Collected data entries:
'''

Source: an optimization exercise on an open RTL-to-GDS flow (aim: small area, a short achievable clock period and few clock cycles per item). Production flows keep margins and buffers that such runs may drop. Only simulation tests tie the RTL to the original design; equivalence was not proved. Power and IR drop assume default switching activity.

==> design/flow/design.v <==
module facet_tile (
    input  wire        clk,
    input  wire        rst,
    input  wire        start,
    input  wire [1:0]  cls,           
    input  wire [31:0] crc_in,        
    output wire        idle,
    input  wire        in_valid,
    input  wire [7:0]  in_data,
    output wire        in_ready,
    output reg         out_valid,
    output reg  [63:0] out_data,
    input  wire        out_ready,
    output reg         done,
    output wire [3:0]  done_cause,    
    output wire [7:0]  done_offset,   
    output wire [31:0] done_arg,      
    output wire [31:0] done_crc       
);
    localparam [3:0] P_HDR   = 4'd0,
                     P_U1    = 4'd1,
                     P_C1    = 4'd2,
                     P_E     = 4'd3,
                     P_B1    = 4'd4,
                     P_B2    = 4'd5,
                     P_BMAP  = 4'd6,
                     P_NLEN  = 4'd7,
                     P_NCOD  = 4'd8,
                     P_TRAIL = 4'd9;    
    reg         busy;
    reg         idle_r;       
    reg  [1:0]  cls_q;
    reg  [8:0]  idx;          
    reg  [3:0]  pst;          
    reg         fail;         
    reg  [3:0]  cause;
    reg  [7:0]  offset;
    reg  [31:0] arg;
    reg  [31:0] crc;
    reg  [10:0] p_last;       
    reg         rdy;
    reg         v0, v1;
    reg  [7:0]  h0, h1;
    reg         pend;
    reg  [9:0]  pend_l;
    reg  [7:0]  code_st;
    reg  [7:0]  len_st;       
    reg         bm;           
    reg         run_act;
    reg  [9:0]  run_l;        
    reg  [7:0]  run_code;     
    reg  [2:0]  q;            
    reg  [6:0]  bcnt;         
    reg         ofin;         
    assign idle        = idle_r;
    assign in_ready    = rdy;
    assign done_cause  = cause;
    assign done_offset = offset;
    assign done_arg    = arg;
    assign done_crc    = crc;
    function [31:0] crc64;
        input [31:0] c;
        input [63:0] d;
        reg [31:0] x;
        reg t0, t1, t2, t3, t4, t5, t6, t7, t8, t9, t10, t11, t12, t13, t14, t15, t16, t17, t18, t19, t20, t21, t22, t23, t24, t25, t26, t27, t28, t29, t30, t31, t32, t33, t34, t35, t36, t37, t38, t39, t40, t41, t42, t43, t44, t45, t46, t47, t48, t49, t50, t51, t52, t53, t54, t55, t56, t57, t58, t59, t60, t61, t62, t63, t64, t65, t66, t67, t68, t69, t70, t71, t72, t73, t74, t75, t76, t77, t78, t79, t80, t81, t82, t83, t84, t85, t86, t87, t88, t89, t90, t91, t92, t93, t94, t95, t96, t97, t98, t99, t100, t101, t102, t103, t104, t105, t106, t107, t108, t109, t110, t111, t112, t113, t114, t115, t116, t117, t118, t119, t120, t121, t122, t123, t124, t125, t126, t127, t128, t129, t130, t131, t132, t133, t134, t135, t136, t137, t138, t139, t140, t141, t142, t143, t144;
        begin
            x = c ^ d[31:0];
            t0 = x[14] ^ x[18];
            t1 = d[32] ^ d[55];
            t2 = d[38] ^ d[47];
            t3 = x[0] ^ x[11];
            t4 = d[34] ^ d[57];
            t5 = x[1] ^ x[12];
            t6 = d[33] ^ d[52];
            t7 = d[50] ^ x[31];
            t8 = x[15] ^ x[27];
            t9 = x[23] ^ x[29];
            t10 = d[51] ^ x[13];
            t11 = d[35] ^ x[30];
            t12 = d[36] ^ d[45];
            t13 = d[42] ^ d[58];
            t14 = d[53] ^ d[54];
            t15 = t2 ^ x[28];
            t16 = d[44] ^ x[25];
            t17 = d[61] ^ t0;
            t18 = d[43] ^ x[24];
            t19 = d[39] ^ d[48];
            t20 = d[37] ^ d[46];
            t21 = d[40] ^ d[49];
            t22 = t1 ^ x[26];
            t23 = d[41] ^ x[16];
            t24 = d[60] ^ x[2];
            t25 = d[63] ^ x[4];
            t26 = d[59] ^ x[22];
            t27 = d[62] ^ x[3];
            t28 = x[10] ^ x[21];
            t29 = t6 ^ x[17];
            t30 = d[56] ^ t14;
            t31 = t12 ^ x[20];
            t32 = t18 ^ x[8];
            t33 = t16 ^ x[9];
            t34 = t20 ^ t23;
            t35 = t19 ^ x[6];
            t36 = t5 ^ t11;
            t37 = t10 ^ x[5];
            t38 = t21 ^ x[7];
            t39 = t8 ^ t22;
            t40 = t4 ^ x[19];
            t41 = t3 ^ t9;
            t42 = t15 ^ t26;
            t43 = t13 ^ t27;
            t44 = d[41] ^ x[13];
            t45 = t25 ^ x[16];
            t46 = d[55] ^ t7;
            t47 = d[57] ^ d[59];
            t48 = t24 ^ x[21];
            t49 = t7 ^ t37;
            t50 = t13 ^ x[17];
            t51 = d[42] ^ t29;
            t52 = t28 ^ t34;
            t53 = t38 ^ x[15];
            t54 = d[53] ^ t41;
            t55 = d[60] ^ t36;
            t56 = d[58] ^ d[62];
            t57 = t31 ^ x[18];
            t58 = t11 ^ x[12];
            t59 = t19 ^ x[29];
            t60 = t44 ^ t47;
            t61 = d[46] ^ x[10];
            t62 = t17 ^ t40;
            t63 = d[34] ^ t0;
            t64 = d[61] ^ x[19];
            t65 = t30 ^ x[7];
            t66 = t10 ^ t18;
            t67 = x[26] ^ x[31];
            t68 = t9 ^ x[25];
            t69 = d[54] ^ t17;
            t70 = d[38] ^ t53;
            t71 = d[63] ^ t17;
            t72 = t39 ^ t45;
            t73 = d[39] ^ x[24];
            t74 = t61 ^ t68;
            t75 = t42 ^ t46;
            t76 = t33 ^ t40;
            t77 = t8 ^ t52;
            t78 = d[56] ^ t54;
            t79 = x[8] ^ x[14];
            t80 = t20 ^ x[9];
            t81 = d[33] ^ t15;
            t82 = t74 ^ x[11];
            t83 = t23 ^ x[6];
            t84 = t6 ^ t12;
            t85 = t56 ^ t57;
            t86 = t11 ^ t30;
            t87 = d[61] ^ t24;
            t88 = t28 ^ t32;
            t89 = d[62] ^ t35;
            t90 = t21 ^ x[30];
            t91 = t30 ^ t76;
            t92 = d[47] ^ t32;
            t93 = d[56] ^ t59;
            t94 = d[40] ^ t65;
            t95 = t25 ^ t44;
            t96 = t14 ^ t49;
            t97 = t35 ^ t63;
            t98 = d[36] ^ x[20];
            t99 = t2 ^ t41;
            t100 = t43 ^ t49;
            t101 = d[51] ^ t80;
            t102 = t3 ^ t27;
            t103 = d[37] ^ x[15];
            t104 = d[50] ^ x[28];
            t105 = d[45] ^ t83;
            t106 = t4 ^ x[0];
            t107 = t2 ^ x[22];
            t108 = d[43] ^ d[48];
            t109 = t28 ^ t50;
            t110 = d[43] ^ x[18];
            t111 = t67 ^ t99;
            t112 = d[58] ^ t39;
            t113 = d[36] ^ t42;
            t114 = d[49] ^ t29;
            t115 = t48 ^ x[0];
            t116 = t10 ^ t22;
            t117 = d[35] ^ x[17];
            t118 = t84 ^ x[10];
            t119 = d[38] ^ t26;
            t120 = x[4] ^ x[23];
            t121 = d[63] ^ t26;
            t122 = d[60] ^ t43;
            t123 = t48 ^ t107;
            t124 = t16 ^ x[1];
            t125 = t5 ^ x[30];
            t126 = t13 ^ x[11];
            t127 = t3 ^ x[5];
            t128 = d[55] ^ x[13];
            t129 = t33 ^ t73;
            t130 = d[35] ^ t101;
            t131 = d[49] ^ t51;
            t132 = t6 ^ t38;
            t133 = t15 ^ t56;
            t134 = d[52] ^ t5;
            t135 = t1 ^ t51;
            t136 = t1 ^ t90;
            t137 = t58 ^ t120;
            t138 = t35 ^ t50;
            t139 = d[44] ^ t4;
            t140 = t34 ^ t79;
            t141 = t21 ^ t55;
            t142 = t104 ^ t139;
            t143 = t22 ^ t92;
            t144 = x[1] ^ x[3];
            crc64[0] = ((t40 ^ (t110 ^ t128)) ^ t113) ^ (((t24 ^ (d[58] ^ x[27])) ^ t52) ^ (t93 ^ (t127 ^ t29)));
            crc64[1] = (t141 ^ t78) ^ ((((d[37] ^ d[44]) ^ (x[20] ^ x[3])) ^ t138) ^ (t42 ^ t62));
            crc64[2] = (t70 ^ t85) ^ (((t9 ^ (d[54] ^ x[4])) ^ t115) ^ ((t36 ^ t60) ^ ((t18 ^ t19) ^ (t64 ^ t7))));
            crc64[3] = ((t124 ^ t48) ^ t100) ^ (((t64 ^ t73) ^ t136) ^ (t140 ^ (t98 ^ t121)));
            crc64[4] = (t72 ^ t82) ^ (((x[9] ^ (d[40] ^ x[28])) ^ t62) ^ ((t31 ^ t35) ^ t100));
            crc64[5] = ((t58 ^ (t0 ^ t24)) ^ t70) ^ (((t25 ^ t98) ^ t116) ^ (t89 ^ ((x[22] ^ x[24]) ^ t106)));
            crc64[6] = (t75 ^ t82) ^ (((t24 ^ t4) ^ t53) ^ (t71 ^ ((x[8] ^ t108) ^ (t117 ^ t144))));
            crc64[7] = ((t80 ^ (d[61] ^ t27)) ^ (t114 ^ t137)) ^ ((t142 ^ t39) ^ (t88 ^ (t119 ^ t37)));
            crc64[8] = (t78 ^ (t118 ^ t129)) ^ ((t133 ^ t49) ^ (((x[22] ^ x[27]) ^ t45) ^ (t63 ^ (x[6] ^ (d[35] ^ d[60])))));
            crc64[9] = (t94 ^ ((x[25] ^ (d[33] ^ x[23])) ^ t105)) ^ ((t123 ^ t71) ^ ((t36 ^ t66) ^ t112));
            crc64[10] = (t88 ^ ((x[5] ^ x[7]) ^ (t103 ^ t16))) ^ (t111 ^ (t122 ^ t69));
            crc64[11] = ((t125 ^ t32) ^ (t33 ^ (d[45] ^ t3))) ^ (t72 ^ (t89 ^ (t64 ^ t119)));
            crc64[12] = (t111 ^ t85) ^ (((t108 ^ (d[37] ^ d[41])) ^ t76) ^ (((d[55] ^ x[21]) ^ t121) ^ (t134 ^ t38)));
            crc64[13] = (t131 ^ t143) ^ ((t142 ^ t54) ^ (t57 ^ (t36 ^ (x[5] ^ (d[63] ^ x[16])))));
            crc64[14] = (((d[57] ^ x[10]) ^ t127) ^ t75) ^ (((t14 ^ (d[51] ^ d[52])) ^ t105) ^ (t129 ^ t55));
            crc64[15] = (t82 ^ t94) ^ (((x[31] ^ t12) ^ t116) ^ (t138 ^ (t134 ^ t87)));
            crc64[16] = ((t30 ^ t60) ^ ((x[30] ^ t20) ^ (t27 ^ (x[11] ^ x[12])))) ^ (t143 ^ (t132 ^ ((x[27] ^ x[2]) ^ t17)));
            crc64[17] = (((d[48] ^ x[12]) ^ t46) ^ (t95 ^ (t79 ^ t8))) ^ (t91 ^ (t122 ^ t81));
            crc64[18] = (t130 ^ t131) ^ ((t123 ^ t69) ^ (((x[19] ^ x[26]) ^ t31) ^ ((t25 ^ t3) ^ (t8 ^ (d[32] ^ d[41])))));
            crc64[19] = ((t5 ^ (d[50] ^ x[15])) ^ ((x[17] ^ x[20]) ^ t43)) ^ ((t60 ^ t87) ^ t78);
            crc64[20] = (t69 ^ (t47 ^ t125)) ^ ((t43 ^ t45) ^ (t66 ^ t115));
            crc64[21] = ((t124 ^ t17) ^ t77) ^ (((t25 ^ t4) ^ t81) ^ (t93 ^ ((d[36] ^ x[31]) ^ t102)));
            crc64[22] = (((d[56] ^ d[59]) ^ t84) ^ (t95 ^ (d[62] ^ t110))) ^ (t141 ^ ((t28 ^ (d[42] ^ d[46])) ^ t39));
            crc64[23] = (t109 ^ t71) ^ (((d[52] ^ d[53]) ^ t46) ^ (t59 ^ (d[59] ^ (d[38] ^ d[44]))));
            crc64[24] = ((t37 ^ (x[2] ^ t12)) ^ t77) ^ (((t14 ^ (d[48] ^ x[29])) ^ t133) ^ (t136 ^ (t106 ^ t29)));
            crc64[25] = ((t126 ^ t34) ^ t75) ^ (((t144 ^ (d[63] ^ x[29])) ^ t114) ^ (t86 ^ t97));
            crc64[26] = ((t126 ^ (x[28] ^ (d[32] ^ x[22]))) ^ t77) ^ (t96 ^ (t132 ^ t137));
            crc64[27] = (t113 ^ t135) ^ (t96 ^ ((t32 ^ t41) ^ (t83 ^ (x[14] ^ (d[34] ^ x[12])))));
            crc64[28] = ((t33 ^ t66) ^ t135) ^ (((t103 ^ t9) ^ t55) ^ (t65 ^ t97));
            crc64[29] = ((t32 ^ (t128 ^ t16)) ^ t70) ^ (((t67 ^ (x[16] ^ x[2])) ^ t118) ^ (t62 ^ t86));
            crc64[30] = ((t31 ^ (d[39] ^ t117)) ^ t112) ^ (t91 ^ (t140 ^ (t7 ^ t102)));
            crc64[31] = (t130 ^ t72) ^ ((t109 ^ t57) ^ (t81 ^ ((d[56] ^ t47) ^ (t5 ^ (d[40] ^ d[54])))));
        end
    endfunction
    wire [7:0] b = h0;
    wire [8:0] slen_m1 = (9'd256 >> cls_q) - 9'd1;
    wire wr_ok = !out_valid || out_ready;
    wire xfer  = out_valid && out_ready;
    wire       rn_can  = busy && !ofin && !bm && (run_act || pend);
    wire       rn_go   = rn_can && wr_ok;
    wire [9:0] f_l     = run_act ? run_l : pend_l;
    wire       f_on    = f_l[9:3] != bcnt;                    
    wire       b_on    = run_act && pend && !f_on && (run_l[2:0] != 3'd7);
    wire       p_on    = pend_l[9:3] != bcnt;                 
    wire [2:0] l_end   = b_on ? pend_l[2:0] : f_l[2:0];       
    wire       f_beat  = (b_on ? p_on : f_on) || (l_end == 3'd7);    
    wire       pend_use = rn_go && (!run_act || b_on);
    reg  [7:0] ln_plan, ln_sel;
    wire       bt_plan = bm ? (busy && pend) : (rn_can && f_beat);
    integer    k;
    always @(*)
        for (k = 0; k < 8; k = k + 1) begin
            ln_plan[k] = bm ? (busy && pend)
                            : (rn_can && k >= q && (f_on || k <= f_l[2:0] ||
                                                    (b_on && (p_on || k <= pend_l[2:0]))));
            ln_sel[k]  = bm ? pend_l[k] : (!run_act || (!f_on && k > f_l[2:0]));
        end
    wire ip_plain = busy && v0 && (pst != P_NLEN) && (pst != P_BMAP) &&
                    (pst != P_NCOD || !pend);
    wire nlen_go  = busy && v0 && (pst == P_NLEN) && (!pend || idx != slen_m1);
    wire ip_bm    = busy && v0 && (pst == P_BMAP) && !run_act;
    wire ip_acc   = ip_plain || nlen_go || ip_bm;
    wire bm_go    = busy && bm && pend && wr_ok;
    wire [10:0] n_last = p_last + {3'd0, len_st} + 11'd1;
    wire last_byte = (idx == slen_m1 + 9'd1) || (ip_acc && idx == slen_m1);
    wire og_fin    = ofin && wr_ok;
    wire push = in_valid && rdy;
    integer j;
    always @(posedge clk) begin
        if (ip_acc) begin
            h0 <= v1 ? h1 : in_data;
            v0 <= v1 || push;
            h1 <= in_data;
            v1 <= v1 && push;
            rdy <= 1'b1;
        end else begin
            if (!v0) h0 <= in_data;
            else if (!v1) h1 <= in_data;
            v0 <= v0 || push;
            v1 <= v1 || (v0 && push);
            rdy <= !(v1 || (v0 && push));
        end
        begin
            done <= 1'b0;
            if (xfer) begin
                out_valid <= 1'b0;
                crc <= crc64(crc, out_data);
            end
            for (j = 0; j < 8; j = j + 1)
                if (wr_ok && ln_plan[j])
                    out_data[8*j +: 8] <= ln_sel[j] ? code_st : run_code;
            if (wr_ok && bt_plan) begin
                out_valid <= 1'b1;
                bcnt <= bcnt + 7'd1;
                if (bcnt == 7'd127) ofin <= 1'b1;
            end
            if (rn_go) begin
                q <= f_beat ? 3'd0 : l_end + 3'd1;
                if (pend_use) begin
                    pend     <= 1'b0;
                    run_code <= code_st;
                    run_l    <= pend_l;
                end
                run_act <= b_on ? p_on : f_on;
            end
            if (bm_go) begin
                if (run_act) begin
                    pend_l[7:0] <= run_l[7:0];
                    run_act <= 1'b0;
                end else if (ip_bm)
                    pend_l[7:0] <= b;
                else
                    pend <= 1'b0;
            end else if (ip_bm) begin
                if (pend) begin
                    run_l[7:0] <= b;
                    run_act <= 1'b1;
                end else begin
                    pend_l[7:0] <= b;
                    pend <= 1'b1;
                end
            end
            if (ip_acc)
                idx <= idx + 9'd1;
            if (ip_bm && idx == 9'd130)
                pst <= P_TRAIL;
            if (nlen_go) begin
                if (idx == slen_m1) begin
                    fail <= 1'b1; cause <= 4'd6; offset <= idx[7:0];
                    pend <= 1'b1; pend_l <= 10'd1023; code_st <= 8'd0;
                    pst <= P_TRAIL;
                end else begin
                    len_st <= b;
                    pst <= P_NCOD;
                end
            end
            if (ip_plain) begin
                case (pst)
                    P_HDR: begin
                        if (b[4:0] != 5'd0) begin
                            fail <= 1'b1; cause <= 4'd4;
                            pend <= 1'b1; pend_l <= 10'd1023; code_st <= 8'd0;
                            pst <= P_TRAIL;
                        end else case (b[7:5])
                            3'd0: pst <= P_U1;
                            3'd1: begin cause <= 4'd14; pst <= P_C1; end
                            3'd7: begin cause <= 4'd15; pst <= P_E;
                                        pend <= 1'b1; pend_l <= 10'd1023; code_st <= 8'd0; end
                            3'd2: if (cls_q != 2'd0) begin
                                      fail <= 1'b1; cause <= 4'd7;
                                      pend <= 1'b1; pend_l <= 10'd1023; code_st <= 8'd0;
                                      pst <= P_TRAIL;
                                  end else begin
                                      bm  <= 1'b1;
                                      pst <= P_B1;
                                  end
                            3'd3: pst <= P_NLEN;
                            default: begin
                                fail <= 1'b1; cause <= 4'd3;
                                pend <= 1'b1; pend_l <= 10'd1023; code_st <= 8'd0;
                                pst <= P_TRAIL;
                            end
                        endcase
                    end
                    P_U1: begin
                        pend <= 1'b1; pend_l <= 10'd1023; code_st <= b;
                        pst <= P_TRAIL;
                    end
                    P_C1: begin
                        arg[7:0] <= b;
                        pend <= 1'b1; pend_l <= 10'd1023; code_st <= 8'd0;
                        pst <= P_TRAIL;
                    end
                    P_E: begin
                        case (idx[2:0])
                            3'd1:    arg[7:0]   <= b;
                            3'd2:    arg[15:8]  <= b;
                            3'd3:    arg[23:16] <= b;
                            default: arg[31:24] <= b;
                        endcase
                        if (idx[2:0] == 3'd4) pst <= P_TRAIL;
                    end
                    P_B1: begin run_code <= b; pst <= P_B2; end
                    P_B2: begin code_st  <= b; pst <= P_BMAP; end
                    P_NCOD: begin
                        if (n_last[10]) begin
                            fail <= 1'b1; cause <= 4'd6; offset <= idx[7:0] - 8'd1;
                            pend <= 1'b1; pend_l <= 10'd1023; code_st <= 8'd0;
                            pst <= P_TRAIL;
                        end else begin
                            pend <= 1'b1; pend_l <= n_last[9:0]; code_st <= b;
                            p_last <= n_last;
                            pst <= (n_last[9:0] == 10'd1023) ? P_TRAIL : P_NLEN;
                        end
                    end
                    default: if (!fail && b != 8'd0) begin    
                        fail <= 1'b1; cause <= 4'd4; offset <= idx[7:0]; arg <= 32'd0;
                    end
                endcase
            end
            if (busy && last_byte && og_fin) begin
                done   <= 1'b1;
                busy   <= 1'b0;
                idle_r <= 1'b1;
            end
            if (!busy) begin
                busy     <= start;
                idle_r   <= !start;
                cls_q    <= cls;
                crc      <= crc_in;
                idx      <= 9'd0;
                pst      <= P_HDR;
                fail     <= 1'b0;
                cause    <= 4'd0;
                offset   <= 8'd0;
                arg      <= 32'd0;
                p_last   <= 11'h7FF;
                pend     <= 1'b0;
                run_act  <= 1'b0;
                bm       <= 1'b0;
                q        <= 3'd0;
                bcnt     <= 7'd0;
                ofin     <= 1'b0;
            end
        end
        if (rst) begin
            busy      <= 1'b0;
            idle_r    <= 1'b1;
            out_valid <= 1'b0;
            done      <= 1'b0;
            v0        <= 1'b0;
            v1        <= 1'b0;
            rdy       <= 1'b1;
        end
    end
endmodule
==> design/flow/run.sh <==
#!/bin/bash
# synth_recipe.tcl (not shown) runs the flow's synth.tcl, then flattens the netlist and writes it again
# the make line also repeats each setting of config.mk as NAME=value (left out here)
make -C /OpenROAD-flow-scripts/flow DESIGN_CONFIG=/design/flow/config.mk WORK_HOME=/design/flow/orfs CLKGATE_MAP_FILE= SYNTH_SCRIPT=/design/flow/synth_recipe.tcl finish
==> design/flow/config.mk <==
export PLATFORM = sky130hd
export DESIGN_NAME = facet_tile
export DESIGN_NICKNAME = facet_tile
export VERILOG_FILES = /design/flow/design.v
export SDC_FILE = /design/flow/constraint.sdc
export NUM_CORES = 4
export LEC_CHECK = 0
export CAP_MARGIN = 20
export CORE_MARGIN = 2
export CORE_UTILIZATION = 30
export CTS_CLUSTER_DIAMETER = 100
export CTS_CLUSTER_SIZE = 30
export PLACE_DENSITY = 0.5
export SLEW_MARGIN = 20
==> design/flow/constraint.sdc <==
create_clock -name core_clock -period 10.0 [get_ports {clk}]
set_input_delay 2.0000 -clock core_clock [delete_from_list [all_inputs] [get_ports {clk}]]
set_output_delay 2.0000 -clock core_clock [all_outputs]
set_load 0.01 [all_outputs]
==> results of run 1 <==
worst max-delay path by stage:
stage,from,to,slack (ns),cells after the start
floorplan,run_act,bcnt[2],6.77,14
global placement,out_ready,run_code[0],5.82,7
detailed placement,out_ready,run_code[7],5.74,7
CTS,out_data[61],out_data[61],5.87,1
global route,pst[1],idle_r,5.72,9
finish,out_data[61],out_data[61],5.88,1
layer usage:
layer	vias up	GRT usage
li1	5993	-
met1	6135	0.261
met2	370	0.361
met3	81	0.0256
met4	0	0.0593
met5	-	0
registers in the layout (all words and copies together), names as in the netlist, 2 cells and up:
name and flops:
idx 9, len_st 8, pend_l 10, code_st 8, cls_q 2, out_data 64, h0 8, cause 4
arg 32, bcnt 7, run_code 8, offset 8, p_last 11, run_l 10, q 3, pst 4
h1 8, crc 32
logic make-up (layout without fill, tap and decap cells):
logic type,after synthesis,in the layout
AO/OA/AOI/OAI,265,265
XOR/XNOR,475,475
adder cells (fa/ha/maj),18,18
buffers and inverters,113,260
flip-flops,248,248
multiplexers,160,160
other,0,1
AND/OR/NAND/NOR,372,372
per-stage QoR:
step / cells / setup WS, ns / hold WS [ns] / utilization / cell area [sq um]
after detailed placement: 2514 / 5.74 / 0.469 / 0.349 / 19200
after floorplan: 1651 / 6.77 / 0.424 / - / 16600
after CTS: 2546 / 5.87 / 0.497 / 0.362 / 19900
after global routing: 2546 / 5.72 / 0.509 / 0.362 / 19900
after global placement: 2514 / 5.82 / 0.465 / 0.349 / 19200
final: 2547 / 5.88 / 0.490 / 0.362 / 19900
where the power goes:
group          switching [mW]  total, mW  internal, mW
Sequential              0.215       1.51          1.30
Combinational            3.10       5.76          2.66
Clock                   0.487      0.869         0.382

'''

◆ PROBLEM DESCRIPTION:
Please copy each line of the entries in which the word "logic" shows up.

◆ TASK OUTPUT:
logic make-up (layout without fill, tap and decap cells):
logic type,after synthesis,in the layout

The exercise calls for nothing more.